▸ **Given records**
|---|

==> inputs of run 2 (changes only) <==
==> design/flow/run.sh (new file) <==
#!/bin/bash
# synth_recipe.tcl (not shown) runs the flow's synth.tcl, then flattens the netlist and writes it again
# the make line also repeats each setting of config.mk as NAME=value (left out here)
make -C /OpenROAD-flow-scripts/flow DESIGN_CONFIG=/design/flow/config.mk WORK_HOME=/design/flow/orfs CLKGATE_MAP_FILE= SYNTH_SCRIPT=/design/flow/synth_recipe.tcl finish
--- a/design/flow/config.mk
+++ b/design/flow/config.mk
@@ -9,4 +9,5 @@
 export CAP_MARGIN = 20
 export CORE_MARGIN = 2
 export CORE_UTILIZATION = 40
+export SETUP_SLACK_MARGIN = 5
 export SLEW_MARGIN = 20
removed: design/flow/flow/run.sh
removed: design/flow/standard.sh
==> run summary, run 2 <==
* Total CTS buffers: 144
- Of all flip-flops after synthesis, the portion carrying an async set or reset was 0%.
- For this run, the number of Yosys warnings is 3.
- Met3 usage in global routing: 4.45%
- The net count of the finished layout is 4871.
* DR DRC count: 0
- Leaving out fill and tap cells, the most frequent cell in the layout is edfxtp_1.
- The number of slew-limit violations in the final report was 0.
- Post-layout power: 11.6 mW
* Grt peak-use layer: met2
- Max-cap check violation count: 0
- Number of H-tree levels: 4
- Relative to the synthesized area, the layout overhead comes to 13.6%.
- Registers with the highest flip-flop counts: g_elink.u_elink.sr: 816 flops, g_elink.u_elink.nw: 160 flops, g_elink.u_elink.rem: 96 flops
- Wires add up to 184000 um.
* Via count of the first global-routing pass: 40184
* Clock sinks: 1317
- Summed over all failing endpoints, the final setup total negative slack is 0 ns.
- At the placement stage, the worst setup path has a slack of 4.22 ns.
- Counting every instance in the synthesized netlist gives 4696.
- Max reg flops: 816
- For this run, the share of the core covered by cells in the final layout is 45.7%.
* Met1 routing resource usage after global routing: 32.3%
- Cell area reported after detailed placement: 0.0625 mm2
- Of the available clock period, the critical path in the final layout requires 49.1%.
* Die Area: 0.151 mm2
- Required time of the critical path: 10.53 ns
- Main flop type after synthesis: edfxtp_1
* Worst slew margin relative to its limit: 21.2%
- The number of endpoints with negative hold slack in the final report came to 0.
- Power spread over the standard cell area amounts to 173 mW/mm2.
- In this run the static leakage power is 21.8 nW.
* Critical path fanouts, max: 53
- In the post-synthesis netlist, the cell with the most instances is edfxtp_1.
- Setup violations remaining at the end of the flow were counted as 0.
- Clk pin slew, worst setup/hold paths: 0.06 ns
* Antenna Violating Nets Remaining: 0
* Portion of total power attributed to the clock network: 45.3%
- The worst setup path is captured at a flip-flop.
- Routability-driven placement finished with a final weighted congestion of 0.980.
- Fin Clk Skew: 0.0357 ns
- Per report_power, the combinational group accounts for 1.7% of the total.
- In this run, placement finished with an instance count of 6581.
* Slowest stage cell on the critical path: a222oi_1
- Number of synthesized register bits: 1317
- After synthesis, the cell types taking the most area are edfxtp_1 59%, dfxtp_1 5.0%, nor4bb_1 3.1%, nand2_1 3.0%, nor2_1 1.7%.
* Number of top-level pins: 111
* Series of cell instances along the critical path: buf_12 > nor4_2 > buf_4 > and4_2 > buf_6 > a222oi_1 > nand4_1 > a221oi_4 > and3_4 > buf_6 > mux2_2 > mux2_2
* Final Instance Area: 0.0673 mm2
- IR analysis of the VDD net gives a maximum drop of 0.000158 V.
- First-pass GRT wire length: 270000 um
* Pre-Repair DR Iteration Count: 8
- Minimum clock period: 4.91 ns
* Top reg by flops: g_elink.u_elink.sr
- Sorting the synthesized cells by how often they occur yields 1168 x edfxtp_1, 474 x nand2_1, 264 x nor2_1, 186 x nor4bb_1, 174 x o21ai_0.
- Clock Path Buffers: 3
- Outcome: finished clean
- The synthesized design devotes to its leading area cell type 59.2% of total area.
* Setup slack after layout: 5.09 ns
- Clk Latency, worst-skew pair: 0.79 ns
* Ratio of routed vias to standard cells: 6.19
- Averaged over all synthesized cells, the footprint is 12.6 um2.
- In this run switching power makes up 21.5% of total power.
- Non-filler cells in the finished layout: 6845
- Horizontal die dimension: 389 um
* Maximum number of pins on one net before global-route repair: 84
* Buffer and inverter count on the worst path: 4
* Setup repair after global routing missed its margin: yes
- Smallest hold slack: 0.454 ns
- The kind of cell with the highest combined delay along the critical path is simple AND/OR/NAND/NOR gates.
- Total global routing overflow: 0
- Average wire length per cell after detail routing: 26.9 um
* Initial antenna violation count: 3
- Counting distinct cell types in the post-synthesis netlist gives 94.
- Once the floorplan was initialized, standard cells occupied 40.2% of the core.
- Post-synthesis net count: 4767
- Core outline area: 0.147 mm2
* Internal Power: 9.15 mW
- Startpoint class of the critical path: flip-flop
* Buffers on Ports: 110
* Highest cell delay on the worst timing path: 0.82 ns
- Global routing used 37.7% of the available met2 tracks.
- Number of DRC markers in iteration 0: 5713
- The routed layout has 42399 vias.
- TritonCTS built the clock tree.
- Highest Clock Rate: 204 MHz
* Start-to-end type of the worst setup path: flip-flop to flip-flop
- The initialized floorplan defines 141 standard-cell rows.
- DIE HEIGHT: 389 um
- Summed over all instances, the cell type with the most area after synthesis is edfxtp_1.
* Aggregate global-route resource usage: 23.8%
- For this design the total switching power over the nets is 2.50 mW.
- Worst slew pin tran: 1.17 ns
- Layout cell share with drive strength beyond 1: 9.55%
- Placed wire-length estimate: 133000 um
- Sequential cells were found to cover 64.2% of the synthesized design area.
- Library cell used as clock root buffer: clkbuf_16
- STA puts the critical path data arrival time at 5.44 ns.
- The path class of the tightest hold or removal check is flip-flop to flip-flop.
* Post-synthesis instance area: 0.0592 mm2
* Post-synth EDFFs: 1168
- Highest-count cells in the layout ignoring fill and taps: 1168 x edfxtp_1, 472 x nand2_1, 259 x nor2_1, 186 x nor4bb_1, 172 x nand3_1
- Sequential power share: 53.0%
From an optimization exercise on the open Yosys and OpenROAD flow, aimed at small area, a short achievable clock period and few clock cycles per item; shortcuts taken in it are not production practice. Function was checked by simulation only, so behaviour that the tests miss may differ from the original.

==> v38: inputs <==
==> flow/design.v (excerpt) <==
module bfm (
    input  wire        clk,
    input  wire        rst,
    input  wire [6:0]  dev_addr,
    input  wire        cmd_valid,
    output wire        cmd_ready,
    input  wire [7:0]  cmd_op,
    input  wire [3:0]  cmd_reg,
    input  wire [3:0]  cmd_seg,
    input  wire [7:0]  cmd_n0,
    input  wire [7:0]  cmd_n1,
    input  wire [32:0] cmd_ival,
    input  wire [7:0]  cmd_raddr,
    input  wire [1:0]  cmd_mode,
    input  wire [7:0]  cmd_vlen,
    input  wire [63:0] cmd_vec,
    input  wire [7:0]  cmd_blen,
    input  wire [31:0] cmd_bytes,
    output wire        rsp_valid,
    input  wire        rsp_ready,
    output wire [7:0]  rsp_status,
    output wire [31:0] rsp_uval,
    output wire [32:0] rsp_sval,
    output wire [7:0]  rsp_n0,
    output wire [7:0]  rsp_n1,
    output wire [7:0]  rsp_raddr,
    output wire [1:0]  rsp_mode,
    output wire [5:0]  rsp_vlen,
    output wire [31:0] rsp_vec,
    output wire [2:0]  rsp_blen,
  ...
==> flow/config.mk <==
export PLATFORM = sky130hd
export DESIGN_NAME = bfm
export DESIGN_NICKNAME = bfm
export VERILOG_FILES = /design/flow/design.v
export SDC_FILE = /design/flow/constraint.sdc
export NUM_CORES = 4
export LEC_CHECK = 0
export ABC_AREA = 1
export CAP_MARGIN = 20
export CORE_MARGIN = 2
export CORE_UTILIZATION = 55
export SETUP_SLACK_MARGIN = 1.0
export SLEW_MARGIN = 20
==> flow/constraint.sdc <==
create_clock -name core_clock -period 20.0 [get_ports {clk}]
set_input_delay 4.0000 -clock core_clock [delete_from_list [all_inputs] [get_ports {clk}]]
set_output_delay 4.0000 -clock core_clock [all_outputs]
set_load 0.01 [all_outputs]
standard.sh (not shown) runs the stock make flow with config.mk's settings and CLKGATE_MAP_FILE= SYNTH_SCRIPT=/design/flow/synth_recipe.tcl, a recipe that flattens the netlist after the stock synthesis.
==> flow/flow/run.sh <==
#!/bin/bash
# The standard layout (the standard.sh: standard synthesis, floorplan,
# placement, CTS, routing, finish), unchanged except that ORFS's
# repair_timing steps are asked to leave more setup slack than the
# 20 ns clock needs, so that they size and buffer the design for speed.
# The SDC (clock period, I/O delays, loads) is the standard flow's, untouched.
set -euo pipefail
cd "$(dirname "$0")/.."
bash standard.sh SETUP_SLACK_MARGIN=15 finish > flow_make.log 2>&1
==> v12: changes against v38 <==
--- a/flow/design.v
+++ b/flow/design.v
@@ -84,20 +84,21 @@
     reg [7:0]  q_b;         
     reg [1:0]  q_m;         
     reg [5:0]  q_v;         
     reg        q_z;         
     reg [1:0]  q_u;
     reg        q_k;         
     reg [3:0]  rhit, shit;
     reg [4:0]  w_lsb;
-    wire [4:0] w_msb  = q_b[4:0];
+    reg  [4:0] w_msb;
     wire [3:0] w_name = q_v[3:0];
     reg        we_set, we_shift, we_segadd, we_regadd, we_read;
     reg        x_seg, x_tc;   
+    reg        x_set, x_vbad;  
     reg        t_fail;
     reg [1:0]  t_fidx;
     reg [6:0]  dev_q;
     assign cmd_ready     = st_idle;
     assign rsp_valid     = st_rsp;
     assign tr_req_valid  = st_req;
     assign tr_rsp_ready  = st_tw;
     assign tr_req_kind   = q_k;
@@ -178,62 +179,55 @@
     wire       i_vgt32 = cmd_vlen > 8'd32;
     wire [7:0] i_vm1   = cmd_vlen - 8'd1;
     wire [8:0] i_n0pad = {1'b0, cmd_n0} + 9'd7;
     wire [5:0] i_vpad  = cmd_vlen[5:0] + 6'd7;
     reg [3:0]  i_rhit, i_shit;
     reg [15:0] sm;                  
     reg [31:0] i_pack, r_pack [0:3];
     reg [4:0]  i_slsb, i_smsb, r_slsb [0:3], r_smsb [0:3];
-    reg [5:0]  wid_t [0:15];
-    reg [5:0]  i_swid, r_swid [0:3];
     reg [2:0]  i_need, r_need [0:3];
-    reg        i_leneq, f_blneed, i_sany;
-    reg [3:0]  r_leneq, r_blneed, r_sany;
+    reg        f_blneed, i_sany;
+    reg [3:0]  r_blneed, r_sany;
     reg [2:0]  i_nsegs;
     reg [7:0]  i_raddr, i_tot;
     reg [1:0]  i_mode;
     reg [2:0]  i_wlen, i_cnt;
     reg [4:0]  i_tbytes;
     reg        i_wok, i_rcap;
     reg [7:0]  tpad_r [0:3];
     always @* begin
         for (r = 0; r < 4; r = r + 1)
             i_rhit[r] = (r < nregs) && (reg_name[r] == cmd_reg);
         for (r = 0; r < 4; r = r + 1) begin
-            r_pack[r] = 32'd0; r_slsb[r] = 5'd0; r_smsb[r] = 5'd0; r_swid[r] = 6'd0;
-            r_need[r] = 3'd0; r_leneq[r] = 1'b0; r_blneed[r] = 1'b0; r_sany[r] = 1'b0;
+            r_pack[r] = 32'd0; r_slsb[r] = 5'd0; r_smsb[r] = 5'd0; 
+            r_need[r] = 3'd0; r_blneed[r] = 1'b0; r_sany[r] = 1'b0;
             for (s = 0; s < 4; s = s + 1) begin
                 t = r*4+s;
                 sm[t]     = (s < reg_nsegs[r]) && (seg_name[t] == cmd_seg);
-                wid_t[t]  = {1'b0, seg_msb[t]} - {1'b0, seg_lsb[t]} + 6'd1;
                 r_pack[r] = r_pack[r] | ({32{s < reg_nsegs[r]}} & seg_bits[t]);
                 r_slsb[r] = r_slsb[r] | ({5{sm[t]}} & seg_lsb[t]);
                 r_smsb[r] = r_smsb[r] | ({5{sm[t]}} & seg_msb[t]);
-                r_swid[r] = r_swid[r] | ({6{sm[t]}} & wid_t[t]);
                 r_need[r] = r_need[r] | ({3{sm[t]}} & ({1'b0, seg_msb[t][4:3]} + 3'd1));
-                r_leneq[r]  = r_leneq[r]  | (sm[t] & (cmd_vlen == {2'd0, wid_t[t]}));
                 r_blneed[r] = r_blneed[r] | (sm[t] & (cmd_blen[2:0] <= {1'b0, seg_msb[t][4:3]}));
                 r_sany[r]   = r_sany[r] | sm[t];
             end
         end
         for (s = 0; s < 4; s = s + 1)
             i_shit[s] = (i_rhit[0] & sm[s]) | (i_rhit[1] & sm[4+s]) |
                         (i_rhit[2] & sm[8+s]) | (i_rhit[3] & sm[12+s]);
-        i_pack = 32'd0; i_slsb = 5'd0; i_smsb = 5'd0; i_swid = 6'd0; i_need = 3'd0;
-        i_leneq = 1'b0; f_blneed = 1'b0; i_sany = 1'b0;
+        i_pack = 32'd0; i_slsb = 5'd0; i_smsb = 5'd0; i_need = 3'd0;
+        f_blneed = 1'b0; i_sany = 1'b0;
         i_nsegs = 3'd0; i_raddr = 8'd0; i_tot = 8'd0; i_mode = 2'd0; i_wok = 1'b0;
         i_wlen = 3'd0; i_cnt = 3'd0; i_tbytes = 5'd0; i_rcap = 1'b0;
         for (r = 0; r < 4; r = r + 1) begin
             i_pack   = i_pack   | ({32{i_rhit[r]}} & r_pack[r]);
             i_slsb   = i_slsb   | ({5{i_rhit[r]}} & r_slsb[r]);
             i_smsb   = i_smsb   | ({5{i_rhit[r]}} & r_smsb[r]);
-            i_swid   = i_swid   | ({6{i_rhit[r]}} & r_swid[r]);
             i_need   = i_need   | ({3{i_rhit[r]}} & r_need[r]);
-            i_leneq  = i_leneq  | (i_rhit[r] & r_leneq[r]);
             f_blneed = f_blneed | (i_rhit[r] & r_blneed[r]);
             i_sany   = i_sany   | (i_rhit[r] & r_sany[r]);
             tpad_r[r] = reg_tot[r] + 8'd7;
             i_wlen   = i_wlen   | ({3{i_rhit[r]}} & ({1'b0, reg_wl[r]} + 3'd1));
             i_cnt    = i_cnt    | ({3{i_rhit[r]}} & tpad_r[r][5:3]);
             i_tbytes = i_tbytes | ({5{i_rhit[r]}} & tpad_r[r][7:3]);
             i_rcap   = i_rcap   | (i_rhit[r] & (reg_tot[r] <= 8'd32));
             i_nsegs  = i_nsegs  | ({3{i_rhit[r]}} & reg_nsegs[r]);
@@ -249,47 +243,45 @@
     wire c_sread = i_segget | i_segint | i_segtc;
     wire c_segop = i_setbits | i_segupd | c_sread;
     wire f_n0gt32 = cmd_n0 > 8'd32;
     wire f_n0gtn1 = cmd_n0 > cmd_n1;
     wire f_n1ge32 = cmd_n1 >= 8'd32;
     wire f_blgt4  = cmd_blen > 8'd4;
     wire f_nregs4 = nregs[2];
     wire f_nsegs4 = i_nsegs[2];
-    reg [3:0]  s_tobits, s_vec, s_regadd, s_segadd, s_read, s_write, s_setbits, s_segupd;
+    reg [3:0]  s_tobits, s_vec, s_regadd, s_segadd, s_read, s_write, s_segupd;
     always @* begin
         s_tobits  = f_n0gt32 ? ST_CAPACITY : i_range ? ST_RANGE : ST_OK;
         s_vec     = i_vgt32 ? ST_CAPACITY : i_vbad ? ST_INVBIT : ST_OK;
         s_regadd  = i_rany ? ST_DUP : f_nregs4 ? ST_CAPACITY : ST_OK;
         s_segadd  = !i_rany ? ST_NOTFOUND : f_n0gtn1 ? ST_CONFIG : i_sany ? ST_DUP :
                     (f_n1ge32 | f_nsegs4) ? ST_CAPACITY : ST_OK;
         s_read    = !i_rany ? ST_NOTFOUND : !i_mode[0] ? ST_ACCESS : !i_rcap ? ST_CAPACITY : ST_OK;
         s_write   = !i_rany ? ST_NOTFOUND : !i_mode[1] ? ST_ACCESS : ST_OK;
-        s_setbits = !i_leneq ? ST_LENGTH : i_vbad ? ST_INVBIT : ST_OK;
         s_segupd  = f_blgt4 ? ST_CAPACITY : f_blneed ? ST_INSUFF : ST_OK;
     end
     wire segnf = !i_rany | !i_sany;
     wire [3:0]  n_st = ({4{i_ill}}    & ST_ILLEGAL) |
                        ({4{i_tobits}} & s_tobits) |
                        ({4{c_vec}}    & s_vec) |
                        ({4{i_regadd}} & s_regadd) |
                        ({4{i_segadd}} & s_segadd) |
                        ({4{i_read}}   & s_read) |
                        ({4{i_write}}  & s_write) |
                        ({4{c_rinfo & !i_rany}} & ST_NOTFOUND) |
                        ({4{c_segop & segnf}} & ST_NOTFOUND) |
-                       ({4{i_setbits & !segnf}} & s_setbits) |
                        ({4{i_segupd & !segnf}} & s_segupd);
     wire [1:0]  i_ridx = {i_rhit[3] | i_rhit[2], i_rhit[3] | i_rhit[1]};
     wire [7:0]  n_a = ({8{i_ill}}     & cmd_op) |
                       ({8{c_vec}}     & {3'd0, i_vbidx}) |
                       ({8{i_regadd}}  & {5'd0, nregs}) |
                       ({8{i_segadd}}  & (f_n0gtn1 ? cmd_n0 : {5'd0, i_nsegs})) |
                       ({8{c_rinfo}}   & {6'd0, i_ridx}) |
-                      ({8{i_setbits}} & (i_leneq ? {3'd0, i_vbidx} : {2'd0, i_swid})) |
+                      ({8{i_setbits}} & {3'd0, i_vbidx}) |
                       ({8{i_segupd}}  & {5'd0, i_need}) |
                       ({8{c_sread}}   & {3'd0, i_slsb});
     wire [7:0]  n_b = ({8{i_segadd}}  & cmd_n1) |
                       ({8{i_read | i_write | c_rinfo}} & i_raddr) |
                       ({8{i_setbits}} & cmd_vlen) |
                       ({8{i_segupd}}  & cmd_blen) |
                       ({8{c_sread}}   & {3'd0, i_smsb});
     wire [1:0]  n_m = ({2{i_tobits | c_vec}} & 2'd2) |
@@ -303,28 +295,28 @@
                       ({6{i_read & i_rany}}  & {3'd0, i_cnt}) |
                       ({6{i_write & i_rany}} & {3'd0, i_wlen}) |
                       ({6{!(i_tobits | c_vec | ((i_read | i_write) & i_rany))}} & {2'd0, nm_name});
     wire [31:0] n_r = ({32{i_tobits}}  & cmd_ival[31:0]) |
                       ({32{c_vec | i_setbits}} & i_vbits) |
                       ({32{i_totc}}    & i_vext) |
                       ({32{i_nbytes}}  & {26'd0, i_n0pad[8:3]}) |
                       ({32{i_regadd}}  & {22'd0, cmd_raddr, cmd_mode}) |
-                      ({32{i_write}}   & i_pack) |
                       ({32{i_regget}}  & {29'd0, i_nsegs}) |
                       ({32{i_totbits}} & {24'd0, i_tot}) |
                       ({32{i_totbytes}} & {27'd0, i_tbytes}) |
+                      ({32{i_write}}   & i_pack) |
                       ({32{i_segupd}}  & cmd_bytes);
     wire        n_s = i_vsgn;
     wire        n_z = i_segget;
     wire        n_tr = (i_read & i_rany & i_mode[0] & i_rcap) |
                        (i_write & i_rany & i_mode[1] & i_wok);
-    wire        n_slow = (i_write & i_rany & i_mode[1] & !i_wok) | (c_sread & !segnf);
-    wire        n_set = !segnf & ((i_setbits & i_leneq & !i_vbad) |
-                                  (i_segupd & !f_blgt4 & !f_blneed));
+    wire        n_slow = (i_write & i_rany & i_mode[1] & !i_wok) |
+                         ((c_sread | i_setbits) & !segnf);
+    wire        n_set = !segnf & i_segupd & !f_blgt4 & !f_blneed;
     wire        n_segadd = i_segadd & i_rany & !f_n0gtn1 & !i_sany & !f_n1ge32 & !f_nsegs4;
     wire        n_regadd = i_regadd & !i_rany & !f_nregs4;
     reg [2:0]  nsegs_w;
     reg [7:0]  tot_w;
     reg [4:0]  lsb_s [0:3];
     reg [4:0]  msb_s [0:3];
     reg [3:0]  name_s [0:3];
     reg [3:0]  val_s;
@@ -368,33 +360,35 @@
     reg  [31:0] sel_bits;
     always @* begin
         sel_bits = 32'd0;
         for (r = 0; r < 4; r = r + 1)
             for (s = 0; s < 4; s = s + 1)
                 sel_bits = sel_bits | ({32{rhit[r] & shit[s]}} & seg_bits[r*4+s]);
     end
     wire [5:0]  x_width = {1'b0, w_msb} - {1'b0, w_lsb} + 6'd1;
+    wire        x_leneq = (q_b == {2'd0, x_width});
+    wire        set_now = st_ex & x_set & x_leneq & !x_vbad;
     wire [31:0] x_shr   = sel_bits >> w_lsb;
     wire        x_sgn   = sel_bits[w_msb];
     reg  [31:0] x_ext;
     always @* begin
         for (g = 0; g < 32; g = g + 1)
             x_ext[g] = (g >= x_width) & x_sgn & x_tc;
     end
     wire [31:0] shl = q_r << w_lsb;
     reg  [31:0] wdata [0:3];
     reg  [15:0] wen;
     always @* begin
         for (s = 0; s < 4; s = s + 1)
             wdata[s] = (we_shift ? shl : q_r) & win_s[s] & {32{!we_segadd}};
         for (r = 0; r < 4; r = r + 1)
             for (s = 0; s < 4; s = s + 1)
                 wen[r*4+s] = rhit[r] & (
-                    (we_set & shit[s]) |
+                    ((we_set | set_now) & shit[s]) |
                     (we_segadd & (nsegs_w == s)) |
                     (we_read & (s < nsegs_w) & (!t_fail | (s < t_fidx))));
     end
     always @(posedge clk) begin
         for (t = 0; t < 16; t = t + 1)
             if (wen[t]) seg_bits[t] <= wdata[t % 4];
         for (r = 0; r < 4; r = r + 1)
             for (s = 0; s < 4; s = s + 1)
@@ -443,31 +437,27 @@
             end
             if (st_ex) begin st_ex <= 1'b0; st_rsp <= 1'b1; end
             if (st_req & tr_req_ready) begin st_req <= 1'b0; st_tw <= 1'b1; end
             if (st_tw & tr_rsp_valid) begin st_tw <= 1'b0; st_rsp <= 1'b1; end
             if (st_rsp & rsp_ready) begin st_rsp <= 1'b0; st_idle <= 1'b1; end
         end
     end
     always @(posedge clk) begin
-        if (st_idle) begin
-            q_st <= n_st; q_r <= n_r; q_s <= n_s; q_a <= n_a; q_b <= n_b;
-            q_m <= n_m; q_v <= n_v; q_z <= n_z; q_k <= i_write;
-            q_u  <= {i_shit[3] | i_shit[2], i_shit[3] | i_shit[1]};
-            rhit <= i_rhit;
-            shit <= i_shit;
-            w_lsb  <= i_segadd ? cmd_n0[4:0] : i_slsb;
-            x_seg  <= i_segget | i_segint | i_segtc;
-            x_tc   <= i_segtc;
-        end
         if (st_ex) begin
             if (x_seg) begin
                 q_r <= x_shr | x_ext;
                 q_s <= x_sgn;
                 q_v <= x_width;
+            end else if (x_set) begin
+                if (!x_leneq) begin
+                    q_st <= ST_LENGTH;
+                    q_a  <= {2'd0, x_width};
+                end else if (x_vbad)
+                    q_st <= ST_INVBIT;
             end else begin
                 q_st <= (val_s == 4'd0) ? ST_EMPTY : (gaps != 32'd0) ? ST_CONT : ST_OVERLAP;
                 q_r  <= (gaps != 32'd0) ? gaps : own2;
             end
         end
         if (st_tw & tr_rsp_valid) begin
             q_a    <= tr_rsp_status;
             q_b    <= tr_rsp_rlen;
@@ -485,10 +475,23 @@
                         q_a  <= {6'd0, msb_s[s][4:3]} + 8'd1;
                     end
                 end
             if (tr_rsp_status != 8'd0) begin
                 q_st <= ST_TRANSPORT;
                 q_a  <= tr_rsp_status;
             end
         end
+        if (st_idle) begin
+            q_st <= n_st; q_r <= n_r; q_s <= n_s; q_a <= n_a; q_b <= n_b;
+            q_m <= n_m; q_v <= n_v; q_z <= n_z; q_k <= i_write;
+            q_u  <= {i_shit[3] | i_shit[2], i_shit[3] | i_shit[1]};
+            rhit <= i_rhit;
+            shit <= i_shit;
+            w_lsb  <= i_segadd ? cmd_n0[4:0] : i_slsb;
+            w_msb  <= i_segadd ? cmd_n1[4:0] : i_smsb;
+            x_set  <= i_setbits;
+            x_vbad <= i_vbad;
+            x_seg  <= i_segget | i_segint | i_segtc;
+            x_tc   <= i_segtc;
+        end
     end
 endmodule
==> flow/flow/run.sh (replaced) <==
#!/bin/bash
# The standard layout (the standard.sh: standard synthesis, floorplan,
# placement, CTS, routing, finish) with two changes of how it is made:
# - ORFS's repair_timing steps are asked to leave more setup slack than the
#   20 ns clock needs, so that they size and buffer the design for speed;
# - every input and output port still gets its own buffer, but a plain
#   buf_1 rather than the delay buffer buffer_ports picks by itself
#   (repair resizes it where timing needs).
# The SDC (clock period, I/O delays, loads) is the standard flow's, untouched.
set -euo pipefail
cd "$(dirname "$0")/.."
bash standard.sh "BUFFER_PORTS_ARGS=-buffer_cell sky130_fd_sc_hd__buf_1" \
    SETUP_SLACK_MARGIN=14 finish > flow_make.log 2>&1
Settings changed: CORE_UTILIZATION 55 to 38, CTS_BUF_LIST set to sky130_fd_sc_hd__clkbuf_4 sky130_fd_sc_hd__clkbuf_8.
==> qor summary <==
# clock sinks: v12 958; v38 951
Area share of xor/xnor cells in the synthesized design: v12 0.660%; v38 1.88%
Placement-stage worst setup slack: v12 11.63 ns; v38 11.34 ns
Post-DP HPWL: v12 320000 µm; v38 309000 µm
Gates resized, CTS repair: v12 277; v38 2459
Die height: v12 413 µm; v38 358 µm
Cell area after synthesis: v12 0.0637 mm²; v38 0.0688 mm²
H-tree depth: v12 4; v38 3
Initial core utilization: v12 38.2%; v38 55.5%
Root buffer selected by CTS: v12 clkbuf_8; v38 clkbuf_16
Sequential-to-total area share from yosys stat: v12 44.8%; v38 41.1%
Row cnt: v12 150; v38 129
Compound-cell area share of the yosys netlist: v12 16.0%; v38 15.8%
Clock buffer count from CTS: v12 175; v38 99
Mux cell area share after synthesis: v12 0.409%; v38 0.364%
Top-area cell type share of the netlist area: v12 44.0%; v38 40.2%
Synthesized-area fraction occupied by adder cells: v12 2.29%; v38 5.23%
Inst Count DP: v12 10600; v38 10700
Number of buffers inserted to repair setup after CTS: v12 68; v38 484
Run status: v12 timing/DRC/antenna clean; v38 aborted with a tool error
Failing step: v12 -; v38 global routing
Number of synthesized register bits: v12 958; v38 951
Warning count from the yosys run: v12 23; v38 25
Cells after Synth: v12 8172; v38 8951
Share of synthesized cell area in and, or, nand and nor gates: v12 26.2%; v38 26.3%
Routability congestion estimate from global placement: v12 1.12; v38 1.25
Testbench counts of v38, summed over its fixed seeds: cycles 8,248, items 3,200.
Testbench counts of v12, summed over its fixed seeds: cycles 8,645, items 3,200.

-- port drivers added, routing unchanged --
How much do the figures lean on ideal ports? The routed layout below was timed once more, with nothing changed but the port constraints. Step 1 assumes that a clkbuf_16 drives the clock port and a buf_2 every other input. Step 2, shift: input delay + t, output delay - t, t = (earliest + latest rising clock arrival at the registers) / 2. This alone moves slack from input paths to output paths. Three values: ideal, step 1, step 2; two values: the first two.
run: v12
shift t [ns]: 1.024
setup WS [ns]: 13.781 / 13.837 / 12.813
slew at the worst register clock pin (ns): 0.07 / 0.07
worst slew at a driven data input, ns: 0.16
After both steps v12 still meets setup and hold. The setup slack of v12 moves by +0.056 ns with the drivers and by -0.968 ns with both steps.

|---|

▸ **What this task involves**
Would you please return all lines from the listing above that contain "usage"?

▸ **Response to the task**
- Met3 usage in global routing: 4.45%
* Met1 routing resource usage after global routing: 32.3%
* Aggregate global-route resource usage: 23.8%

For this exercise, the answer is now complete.